Personally, I've spent years "phasing out" scented cleaning and personal-hygiene products, and "phasing in" baking soda, or simple home mixes that use it. I'm not done yet. I expect to spend years more, tweaking and experimenting. This open-ended "cleaner-living" project has captured and held my fancy, for reasons discussed in this fascinating article, and more.
I'll use one instructive personal example: hair care. Since I started coloring my hair, shampooing it dried it to where I couldn't comb it, so I needed to apply conditioner after every shampoo. That was just too much chemical goop. So I gave up shampoo. My hair looked dreadful. But at least I could comb it without conditioner, without the comb breaking. I went online and found out that people who didn’t use shampoo, often used baking soda on their hair instead.

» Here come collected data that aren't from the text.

`src/rtl/line_fill_responder.sv`:
```
// rtl/line_fill_responder.sv - memory-side line-fill responder for the LRU cache backend
//
// Accepts line-address requests into a small FIFO, waits a fixed read latency and
// returns one full line per request, in request order. Line content is a fixed
// function of the address: word i of line a = {a[31:0], i[31:0]}; addresses at or
// beyond MEM_LINES return an all-ones line and bump err_cnt.
//
// Ports:
//   clk                      in   clock, rising edge
//   rstn                     in   asynchronous active-low reset
//   req_addr_stream_tdata    in   [TAGS_WIDTH-1:0] requested line address
//   req_addr_stream_tvalid   in   request valid
//   req_addr_stream_tready   out  request FIFO has room (registered)
//   bak_data_stream_tdata    out  [CACHE_SIZE-1:0] returned line
//   bak_data_stream_tvalid   out  line valid, held until accepted
//   bak_data_stream_tready   in   consumer accepts line
//   busy                     out  FIFO non-empty or FSM not idle
//   req_cnt                  out  [31:0] accepted requests, wrapping
//   err_cnt                  out  [15:0] out-of-range requests, saturating
module line_fill_responder #(
  parameter int TAGS_WIDTH     = 48,
  parameter int CACHE_SIZE     = 512,
  parameter int MEM_LINES      = 256,
  parameter int READ_LATENCY   = 4,
  parameter int REQ_FIFO_DEPTH = 4
) (
  input  logic                  clk,
  input  logic                  rstn,
  input  logic [TAGS_WIDTH-1:0] req_addr_stream_tdata,
  input  logic                  req_addr_stream_tvalid,
  output logic                  req_addr_stream_tready,
  output logic [CACHE_SIZE-1:0] bak_data_stream_tdata,
  output logic                  bak_data_stream_tvalid,
  input  logic                  bak_data_stream_tready,
  output logic                  busy,
  output logic [31:0]           req_cnt,
  output logic [15:0]           err_cnt
);

  localparam int PTR_W  = $clog2(REQ_FIFO_DEPTH);
  localparam int CNT_W  = PTR_W + 1;
  localparam int LAT_W  = (READ_LATENCY > 2) ? $clog2(READ_LATENCY) : 1;
  localparam int WORDS  = CACHE_SIZE / 64;

  localparam logic [LAT_W-1:0] LAT_LOAD = LAT_W'(READ_LATENCY - 2);
  localparam logic [CNT_W-1:0] CNT_FULL = CNT_W'(REQ_FIFO_DEPTH);

  localparam logic [1:0] S_IDLE = 2'd0;
  localparam logic [1:0] S_WAIT = 2'd1;
  localparam logic [1:0] S_RESP = 2'd2;

  // Request FIFO: pointers carry one extra bit so full and empty are distinguishable.
  logic [TAGS_WIDTH-1:0] r_fifo_mem [REQ_FIFO_DEPTH];
  logic [CNT_W-1:0]      r_wr_ptr;
  logic [CNT_W-1:0]      r_rd_ptr;
  logic                  r_req_tready;

  logic [1:0]            r_state;
  logic [LAT_W-1:0]      r_lat_cnt;
  logic [31:0]           r_addr_lo;
  logic                  r_oor;
  logic [CACHE_SIZE-1:0] r_bak_tdata;
  logic                  r_bak_tvalid;
  logic [31:0]           r_req_cnt;
  logic [15:0]           r_err_cnt;

  logic [CNT_W-1:0]      w_count;
  logic [CNT_W-1:0]      w_count_next;
  logic                  w_empty;
  logic                  w_push;
  logic                  w_pop;
  logic [TAGS_WIDTH-1:0] w_head;
  logic                  w_head_oor;
  logic [CACHE_SIZE-1:0] w_pattern;

  assign w_count    = r_wr_ptr - r_rd_ptr;
  assign w_empty    = (w_count == '0);
  assign w_push     = req_addr_stream_tvalid && r_req_tready;
  assign w_head     = r_fifo_mem[r_rd_ptr[PTR_W-1:0]];
  assign w_head_oor = (w_head >= TAGS_WIDTH'(MEM_LINES));

  // The FIFO head leaves either from IDLE or on a response handshake, which lets
  // back-to-back requests skip the IDLE cycle.
  assign w_pop = !w_empty &&
                 ((r_state == S_IDLE) || ((r_state == S_RESP) && bak_data_stream_tready));

  assign w_count_next = w_count + {{PTR_W{1'b0}}, w_push} - {{PTR_W{1'b0}}, w_pop};

  always_ff @(posedge clk) begin
    if (w_push) begin
      r_fifo_mem[r_wr_ptr[PTR_W-1:0]] <= req_addr_stream_tdata;
    end
  end

  // tready is registered from the post-edge occupancy, so it stays low out of reset
  // and rises on the first edge after release.
  always_ff @(posedge clk or negedge rstn) begin
    if (!rstn) begin
      r_wr_ptr     <= '0;
      r_rd_ptr     <= '0;
      r_req_tready <= 1'b0;
      r_req_cnt    <= '0;
    end else begin
      if (w_push) begin
        r_wr_ptr  <= r_wr_ptr + CNT_W'(1);
        r_req_cnt <= r_req_cnt + 32'd1;
      end
      if (w_pop) begin
        r_rd_ptr <= r_rd_ptr + CNT_W'(1);
      end
      r_req_tready <= (w_count_next != CNT_FULL);
    end
  end

  always_comb begin
    w_pattern = '0;
    for (int i = 0; i < WORDS; i++) begin
      w_pattern[i*64 +: 64] = {r_addr_lo, 32'(i)};
    end
    if (r_oor) begin
      w_pattern = '1;
    end
  end

  always_ff @(posedge clk or negedge rstn) begin
    if (!rstn) begin
      r_state      <= S_IDLE;
      r_lat_cnt    <= '0;
      r_addr_lo    <= '0;
      r_oor        <= 1'b0;
      r_bak_tdata  <= '0;
      r_bak_tvalid <= 1'b0;
      r_err_cnt    <= '0;
    end else begin
      if (w_pop) begin
        r_addr_lo <= w_head[31:0];
        r_oor     <= w_head_oor;
        r_lat_cnt <= LAT_LOAD;
        if (w_head_oor && (r_err_cnt != 16'hFFFF)) begin
          r_err_cnt <= r_err_cnt + 16'd1;
        end
      end
      case (r_state)
        S_IDLE: begin
          if (w_pop) begin
            r_state <= S_WAIT;
          end
        end
        S_WAIT: begin
          if (r_lat_cnt == '0) begin
            r_bak_tdata  <= w_pattern;
            r_bak_tvalid <= 1'b1;
            r_state      <= S_RESP;
          end else begin
            r_lat_cnt <= r_lat_cnt - LAT_W'(1);
          end
        end
        S_RESP: begin
          if (bak_data_stream_tready) begin
            r_bak_tvalid <= 1'b0;
            r_state      <= w_pop ? S_WAIT : S_IDLE;
          end
        end
        default: begin
          r_state <= S_IDLE;
        end
      endcase
    end
  end

  assign req_addr_stream_tready = r_req_tready;
  assign bak_data_stream_tdata  = r_bak_tdata;
  assign bak_data_stream_tvalid = r_bak_tvalid;
  assign busy                   = !w_empty || (r_state != S_IDLE);
  assign req_cnt                = r_req_cnt;
  assign err_cnt                = r_err_cnt;

endmodule

```
`config.mk`:
```
export PLATFORM = sky130hd
export DESIGN_NAME = line_fill_responder
export DESIGN_NICKNAME = d
export VERILOG_FILES = /design/src/rtl/line_fill_responder.sv
export SDC_FILE = /design/constraint.sdc
export NUM_CORES = 1
export LEC_CHECK = 0
export CORE_AREA = 5 5 240 242
export CTS_CLUSTER_DIAMETER = 40
export DETAILED_ROUTE_END_ITERATION = 6
export DIE_AREA = 0 0 245 247
export GPL_TIMING_DRIVEN = 0
export SYNTH_ARGS = -nofsm -noshare
export SYNTH_HDL_FRONTEND = slang
export SYNTH_SLANG_ARGS = --single-unit
```
`constraint.sdc`:
```
create_clock -name clk -period 4.92 [get_ports clk]
set_input_delay 0.984 -clock clk [delete_from_list [all_inputs] [get_ports clk]]
set_output_delay 0.984 -clock clk [all_outputs]
set_load 0.005 [all_outputs]
```
* After elaboration in Yosys (flattened, before gate mapping)
Memories as Yosys holds them, arrays and structs flattened.
Index checks and enable logic that the tools add are counted.
** Storage, ports and cells
- Bits in writable memories :: 192
- Output and inout bits :: 563
- Word-level logic and storage cells :: 58
- Flip-flop bits (word level) :: 605
- Memories :: 1
** Memories
- r_fifo_mem :: words 4, width 48, read ports 1, clocked after Yosys merged registers in 0, wr ports 1, RTL line 53 : logic [TAGS_WIDTH-1:0] r_fifo_mem [REQ_FIFO_DEPTH];
** Operators by class
- Multiplexer cells :: 14
- Reduce and logical (&&, ||, !) cells :: 16
- Add/subtract/negate cells :: 8
- Eq/ne operators :: 7
- Order comparisons :: 1
** Operator list (count)
- two-way mux 512 bit :: 1
- greater-or-equal comparator 48 x 9 -> 1 bit (second input constant) :: 1
- adder 32 x 1 -> 32 bit (second input constant) :: 1
- adder 16 x 1 -> 16 bit (second input constant) :: 1
- != test 16 bit (second input constant) :: 1
- two-way mux 2 bit :: 6
- adder 3 x 1 -> 3 bit (second input constant) :: 2
- != test 2 bit (second input constant) :: 3
- one-hot mux 2 bit (3 select lines) :: 1
- AND reduction 3 bit :: 2
- two-way mux 1 bit :: 5
- logical AND 1 bit :: 4
- logical NOT 2 bit :: 2
- AND reduction 2 bit :: 2
- nonzero test 2 bit :: 2
- adder 3 x 1 -> 3 bit :: 1
- logical NOT 3 bit :: 1
- != test 3 bit (second input constant) :: 1
- subtractor 3 x 1 -> 3 bit :: 1
- subtractor 3 bit :: 1
- equality test 2 x 1 -> 1 bit (second input constant) :: 1
- equality test 2 bit (second input constant) :: 1
- logical OR 1 bit :: 2
- one-hot mux 1 bit (2 select lines) :: 1
- other kinds (2) :: 2

* Depth between registers and ports, before layout
Gate-level depths: netlist of the first run.
- Depth in word-level cells :: 7
- Gate-level depth with buffers :: 14
- Gate-level depth less buffers :: 13

* Worst setup path before layout of the first run
Ideal clock, no wire load.
- Kind :: reg2out
- Start point :: register, netlist name bak_data_stream_tdata[479]
- End point :: output port bak_data_stream_tdata[10]
- Arrival :: 4.463 ns
- Required time :: 3.936 ns
- Setup slack :: -0.527 ns
- Path buffers :: 1
- Stages on the path, launching flop included :: 2
- Cell sequence :: dfrtp_1 -> buf_4
** RTL lines
- end, declared :: RTL line 32 : output logic [CACHE_SIZE-1:0] bak_data_stream_tdata,

* Final worst setup path of the first run
- Start point :: register r_wr_ptr[0]
- End point :: register r_req_tready, in the netlist req_addr_stream_tready
** On the way
- Word-level cells in the longest chain between the ends :: 6
- Elaborated cells between the ends (all ways) :: 7
- Classes of those cells :: add/sub (3); eq/ne (1); reduce/logical (3)
** Ends and longest elaborated chain
- start, declared :: RTL line 54 : logic [CNT_W-1:0] r_wr_ptr;
- start signal, assigned :: RTL line 105 : r_wr_ptr <= r_wr_ptr + CNT_W'(1);
- subtractor 3 bit :: RTL line 76 : assign w_count = r_wr_ptr - r_rd_ptr;
- logical NOT 3 bit :: RTL line 77 : assign w_empty = (w_count == '0);
- logical NOT 1 bit :: RTL line 84 : assign w_pop = !w_empty &&
- logical AND 1 bit :: RTL line 84
- net w_pop :: RTL line 71 : logic w_pop;
- subtractor 3 x 1 -> 3 bit :: RTL line 87 : assign w_count_next = w_count + {{PTR_W{1'b0}}, w_push} - {{PTR_W{1'b0}}, w_pop};
- != test 3 bit :: RTL line 111 : r_req_tready <= (w_count_next != CNT_FULL);
- end signal, assigned :: RTL line 111
- end, declared :: RTL line 56 : logic r_req_tready;
The timed path passes the listed nets, and every way through them passes these cells.
A chain may end at the register's enable or synchronous reset.

==> results.ini, run 1 <==
[grt]
antenna_found_initial = 5
grt_max_degree = 115
track_usage_pct = 14.6
grt_pass1_wl_um = 67900
overflow = 0
grt_pass1_vias = 10300

[logic_synthesis]
yosys.area.top_type = edfxtp_1
syn_avg_cell_area_um2 = 13.0
ys_seq_area_share_pct = 56.2
ys_types = 52
yosysWarningCount = 0
yosysMostFrequentCell = buf_4
synth-async-reset-ratio_pct = 39.8
synth_top_area_share_pct = 36.2
synth-edff-count = 192
synth_seq_cells = 319
synth-main-ff-cell = edfxtp_1
synthesis.area_um2 = 15900
synthCells = 1225
synthTopCellsByArea = edfxtp_1 36%, buf_4 23%, dfrtp_1 20%
synth_fp_nets = 1289
synth_commonest_cells = 479 x buf_4, 192 x edfxtp_1, 127 x dfrtp_1

[min_path]
hp-class = in2async

[critical_path]
arrival_ns = 4.70
cp-start-kind = flop
worstSetupEndpointType = flop
critPathKind = reg2reg
cp_max_fo = 10
required_ns = 5.31

[die]
dieArea_um2 = 60500
core.rowCount = 86
chipHeight_um = 247
die_w_um = 245
core_um2 = 54900
pin_count = 615
initial_core_util_pct = 29.0

[sta]
slew_violations = 0
setup_viol = 0
fmaxAchievable_ghz = 0.232
tightest_slew_ns = 0.888
timing.final.ws_setup_ns = 0.615
fin_skew_ns = 0.0150
fin_crit_ns = 4.31
max_slew_margin_pct = 40.8
holdWs_ns = 0.345
hold_viol = 0
rsz0062_at_grt = false
finalCritPeriodShare_pct = 87.5

[finish]
fillCellCount = 4988
syn2layout_area_growth_pct = 53.5
layout-drive-gt1-share_pct = 32.8
seq_area_um2 = 8950
finish.net_count = 1950
multi_input_area_um2 = 3200
final_area_um2 = 24400

[route]
vias = 10600
routedWlPerCell_um = 18.1
drt-initial-drc-count = 425
via_per_inst = 4.03
drt-total-wl_um = 47400
drtPass1Iterations = 4
drtAntennaViolNets = 0
drc_errors = 0

[clocking]
postCtsSetupBuffers = 0
clockBufferDepth = 3
insertion_delay_ns = 0.52
cts_resized = 0
clock-sinks = 319
htree_levels = 2
ctsHoldBuffers = 0
clkSlewWorstSetupHoldPaths_ns = 0.06
cts_tree = yes
clockRootBuffer = clkbuf_16
cts_buffers = 38

[power]
vdd_drop_max_uv = 296
p_total_mw = 8.72
power_density_nw_per_um2 = 357
p_leak_nw = 9.77

[place]
dpl-instance-area_um2 = 23100
dp_hpwl_um = 36900
gp_congestion = 0.769
port_buffers = 614
pre_cts_slack_ns = 0.563

[flow_run]
cap_violations = 0

[run_status]
outcome = finished clean

[cell families after synthesis]
kind of cell             Yosys count  share of synthesized area, %
AND/OR/NAND/NOR                  196                          6.31
AO/OA/AOI/OAI                     60                          2.53
flip-flops                       319                          56.2
multiplexers                      68                          7.31
XOR/XNOR                          52                          2.86
adder cells (fa/ha/maj)           12                          1.04
buffers and inverters            518                          23.7
[final timing paths]
check                       startpoint  cells past startpoint                          to  slack (ns)
hold / removal                    rstn                      1  bak_data_stream_tdata[491]        0.34
max in group asynchronous         rstn                      2  bak_data_stream_tdata[479]        3.76
min in group clk           req_cnt[31]                      1                 req_cnt[31]        0.47
setup / recovery           r_wr_ptr[0]                     14      req_addr_stream_tready        0.61
setup reg to reg           r_wr_ptr[0]                     14      req_addr_stream_tready        0.61
hold reg to reg            req_cnt[31]                      1                 req_cnt[31]        0.47
[state kept, by name, summed over array words and instances, names as in the netlist]
name / flops
err_cnt: 16
req_cnt: 32
r_fifo_mem: 192
req_addr_stream_tready: 1
bak_data_stream_tvalid: 1
r_state: 2
bak_data_stream_tdata: 34
r_rd_ptr: 3
r_oor: 1
r_addr_lo: 32
r_lat_cnt: 2
r_wr_ptr: 3
[power breakdown]
part | switching (mW) | leakage (nW) | internal, mW
Sequential | 0.225 | 3.23 | 3.42
Combinational | 1.22 | 5.92 | 1.06
Clock | 1.07 | 0.625 | 1.71
[final cells by class]
type                            instances  share of cell area, %
Inverter                               11                  0.169
Antenna cell                            4                 0.0410
Timing Repair Buffer                  621                   25.9
Buffer                                507                   15.3
Tap cell                              704                   3.61
Clock inverter                         17                  0.671
Multi-Input combinational cell        388                   13.1
Clock buffer                           53                   4.59
Sequential cell                       319                   36.6
[worst max-delay path: stages, from the launching register on]
cell	delay, ns
dfrtp_1	0.39
inv_1	0.12
ha_1	0.23
fa_1	0.38
xnor2_1	0.19
xnor2_1	0.16
a311oi_2	0.76
clkbuf_1	0.54
ha_1	0.21
inv_1	0.04
ha_1	0.18
fa_1	0.37
xnor2_1	0.20
xnor2_1	0.07
or3_1	0.33
[layout by cell type (no fill, tap or decap), drive strengths merged, types with 4 or more instances in the layout]
| cell type | count |
|---|---|
| xnor2 | 31 |
| clkdlybuf4s50 | 613 |
| nor3 | 6 |
| xor2 | 21 |
| nand2 | 24 |
| or4 | 4 |
| inv | 15 |
| dfrtp | 127 |
| clkinv | 7 |
| ha | 10 |
| diode | 4 |
| clkinvlp | 4 |
| a311oi | 14 |
| a21oi | 33 |
| mux2 | 36 |
| edfxtp | 192 |
| nor2 | 77 |
| nand3 | 9 |
| nand4 | 23 |
| nor4 | 16 |
| clkbuf | 72 |
| mux4 | 32 |
| and3 | 12 |
| and4 | 6 |
| buf | 496 |
[stage by stage]
| stage | instances | TNS [ns] | util (%) |
|---|---|---|---|
| after detailed placement | 2550 | 0 | 42.1 |
| after floorplan | 1225 | 0 | - |
| final | 2624 | 0 | 44.5 |
| after global routing | 2624 | 0 | 44.5 |
| after global placement | 2543 | -289.01 | 41.8 |
| after CTS | 2620 | 0 | 44.5 |
[metal layers]
layer	up-vias	routed length, um	share of wire (%)	track usage, %
li1	5133	-	-	-
met3	57	2750	5.8	3.05
met5	-	13	0.027	0
met1	5054	17900	38	16.7
met2	337	25800	54	27.6
met4	2	1020	2.1	4.27
(Power assumes the default switching activity.)
==> run 2, diff against run 1 <==
--- a/config.mk
+++ b/config.mk
@@ -10,6 +10,8 @@
 export DETAILED_ROUTE_END_ITERATION = 6
 export DIE_AREA = 0 0 245 247
 export GPL_TIMING_DRIVEN = 0
+export MAX_ROUTING_LAYER = met4
+export SLEW_MARGIN = 20
 export SYNTH_ARGS = -nofsm -noshare
 export SYNTH_HDL_FRONTEND = slang
 export SYNTH_SLANG_ARGS = --single-unit
==> constraint.sdc (replaced) <==
create_clock -name clk -period 4 [get_ports clk]
set_input_delay 0.8 -clock clk [delete_from_list [all_inputs] [get_ports clk]]
set_output_delay 0.8 -clock clk [all_outputs]
set_load 0.005 [all_outputs]
==> run 2 against run 1 <==
Combinational power increased by 26%. Core utilization up 0.34 points. First-iteration DRC count grew 2.8%. Sequential share of layout area is 0.28 points lower.
==> results.ini, run 2 (synthesis results as in run 1) <==
[power]
vdd_drop_max_uv = 416  ; +41%
power_density_nw_per_um2 = 449  ; +26%
p_leak_nw = 9.86  ; +0.93%

[finish]
largest_reg_flops = 192  ; unchanged
final_common_cell = clkdlybuf4s50_1
final_util_pct = 44.8  ; +0.34 points
layout-drive-gt1-share_pct = 33.2  ; +0.35 points
mostFrequentLayoutCells = 613 x clkdlybuf4s50_1, 481 x buf_4, 192 x edfxtp_1
finish.net_count = 1955  ; +0.26%
syn2layout_area_growth_pct = 54.6

[grt]
grt_max_degree = 95  ; -17%
grt_pass1_wl_um = 67700  ; -0.32%
antenna_found_initial = 3  ; -2
track_usage_pct = 15.0  ; +0.38 points
overflow = 0  ; unchanged
grt_pass1_vias = 10300  ; +0.43%

[sta]
fmaxAchievable_ghz = 0.265  ; +14%
fin_skew_ns = 0.0174  ; +0.00240 ns
slew_violations = 0  ; unchanged
max_slew_margin_pct = 42.9  ; +2.2 points
finalCritPeriodShare_pct = 94.2  ; +6.7 points
rsz0062_at_grt = false
setup_viol = 0  ; unchanged
timing.final.ws_setup_ns = 0.232  ; -0.382 ns
fin_crit_ns = 3.77  ; -0.538 ns
tightest_slew_ns = 0.856  ; -0.0325 ns
hold_viol = 0  ; unchanged

[die]
dieArea_um2 = 60500  ; unchanged
die_w_um = 245  ; unchanged
core.rowCount = 86  ; unchanged
core_um2 = 54900  ; unchanged
initial_core_util_pct = 29.0  ; unchanged
chipHeight_um = 247  ; unchanged
pin_count = 615  ; unchanged

[min_path]
hp-class = in2async

[critical_path]
rrSetupSlack_ns = 0.23  ; -0.38 ns
ff2ff_path_depth = 14  ; unchanged
r2r_start = r_wr_ptr[0]
cp_max_fo = 10  ; unchanged
required_ns = 4.41  ; -0.90 ns
worstSetupEndpointType = flop
critPathKind = reg2reg
cp-start-kind = flop
r2r_end = req_addr_stream_tready
arrival_ns = 4.18  ; -0.52 ns

[route]
drt-initial-drc-count = 437  ; +2.8%
drtPass1Iterations = 4  ; unchanged
m1WireLength_um = 18000  ; +0.59%
wl_met3_um = 2750  ; about the same
via_per_inst = 4.02  ; -0.42%
routedWlPerCell_um = 18.0  ; -0.18%
dr_wl_met2_um = 25300  ; -2.0%
vias = 10600  ; -0.19%
drtAntennaViolNets = 0  ; unchanged
drt-total-wl_um = 47500  ; about the same
top_layer = met4
drc_errors = 0  ; unchanged

[run_status]
outcome = finished clean

[clocking]
clkSlewWorstSetupHoldPaths_ns = 0.06  ; about the same
clock-sinks = 319  ; unchanged
cts_buffers = 40  ; +5.3%
ctsHoldBuffers = 0  ; unchanged
clockRootBuffer = clkbuf_16
cts_tree = yes
insertion_delay_ns = 0.53  ; about the same
htree_levels = 2  ; unchanged
clockBufferDepth = 3  ; unchanged

[place]
pre_cts_slack_ns = -0.313  ; -0.876 ns
dp_hpwl_um = 36800  ; -0.47%
port_buffers = 614  ; unchanged
gp_congestion = 0.779  ; +1.3%

[flow_run]
cap_violations = 0  ; unchanged

[run 2: changes by cell type in the layout (fill, tap and decap cells not counted), sizes merged]
| cell | delta |
|---|---|
| buf | +3 |
| clkinv | +2 |
| clkinvlp | -4 |
| diode | -1 |
| inv | +8 |
| clkbuf | -4 |
| bufinv | +2 |
[run 2: critical path, cell delays in order (launching register included)]
cell and delay, ns:
dfrtp_1 0.39, inv_1 0.12, ha_1 0.23, fa_1 0.38
xnor2_1 0.15, xnor2_1 0.40, a311oi_4 0.17, clkbuf_2 0.26
ha_1 0.35, inv_1 0.05, ha_1 0.18, fa_1 0.37
xnor2_1 0.20, xnor2_1 0.07, or3_1 0.32
[run 2: per-layer routing]
layer | GRT usage (%) | vias up
li1 | - | 5144
met1 | 16.7 | 5009
met2 | 27.2 | 338
met3 | 2.95 | 72
met4 | 4.93 | 0
met5 | - | -
[run 2: worst max-delay path by stage]
stage | from | end | slack, ns | cells after the start
floorplan | r_wr_ptr[0] | req_addr_stream_tready | 0.49 | 14
global placement | rstn | bak_data_stream_tdata[479] | -3.51 | 1
detailed placement | r_wr_ptr[0] | req_addr_stream_tready | -0.31 | 14
CTS | r_wr_ptr[0] | req_addr_stream_tready | 0.02 | 14
global route | r_wr_ptr[0] | req_addr_stream_tready | 0.07 | 14
finish | r_wr_ptr[0] | req_addr_stream_tready | 0.23 | 14
[run 2: where the power goes]
part	total (mW)	switching, mW	internal (mW)
logic	2.89	1.53	1.36
registers	4.49	0.283	4.20
clock network	3.68	1.42	2.26
total	11.1	3.23	7.82
[run 2: timing repair]
item | 4_1_cts | 5_1_grt
setup endpoints to repair | 1 | 1
pin swaps | 1 | 1
setup buffers | 0 | 2
resized for setup | 2 | 0
[run 2: cell type report]
class | count | area [um^2]
antenna | 3 | 7.51
buffer | 507 | 3740
clock buffer | 49 | 1100
clock inverter | 25 | 289
fill | 5000 | 30300
inverter | 11 | 41.3
multi-input combinational | 388 | 3220
sequential | 319 | 8950
tap | 704 | 881
timing repair buffer | 624 | 6390
[run 2: per-stage QoR]
step | hold WS [ns] | TNS (ns) | power (mW) | area [um^2] | cells
global route | 0.146 | 0 | 11.6 | 24600 | 2630
global placement | 0.462 | -517.94 | 7.28 | 22900 | 2543
finish | 0.138 | 0 | 11.1 | 24600 | 2630
CTS | 0.128 | 0 | 11.2 | 24600 | 2625
detailed placement | 0.462 | -0.313 | 7.44 | 23200 | 2551
floorplan | 0.465 | 0 | 6.39 | 15900 | 1225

Some people used a little, other people used a lot. But all reported that baking soda cleaned their hair. I tried a baking soda rinse on my dirty hair, and noticed an immediate improvement. This was last summer. Suffice it to say, I futzed around for another ten months, to find the "right" amount of baking soda to rinse with—not too little or too much—and the right stuff to mix with the baking soda, to make my hair shiny. Now I rinse my hair several times a week with a teaspoon of baking soda and 6-7 drops of lemon essential oil, dissolved in a cup of warm water. That's it. My hair is shiny and clean, it combs easily, and I haven't shampooed in a year.
That's one of the "Many Household Uses" of baking soda. But they can't sell baking soda especially for hair-care, because it isn't ready-made for that. When you begin substituting baking soda for shampoo, you futz around to find just the right amount to use, and so on, based on personal specifics. Same thing with other baking-soda substitutions: they afford no shortcuts for painstaking improvisation. But Madison Avenue likes instant solutions it can sell. Fed a steady diet of Madison Avenue promises from earliest childhood, we like those, too.
You see that preference asserting itself, even around politics, and even in this venue. "Hey, we thought we elected the right president. Why didn't that fix America?" Why do corporations still have so much influence in government?
We try to solve problems like that in this forum, on the drawing board, and then in real life. It's slow going because it's hard work.
So it goes beyond the need for "ready-made solutions" it can sell. The oligarchy, of which Madison Avenue is part, doesn't want us exploring the "Many Household Uses" of baking soda, for the same reason it hates our political self-help. It knows idealism, resourcefulness, curiosity, and persistence in little people just lead to trouble. You get long lines at voting places. And what about those demonstrations?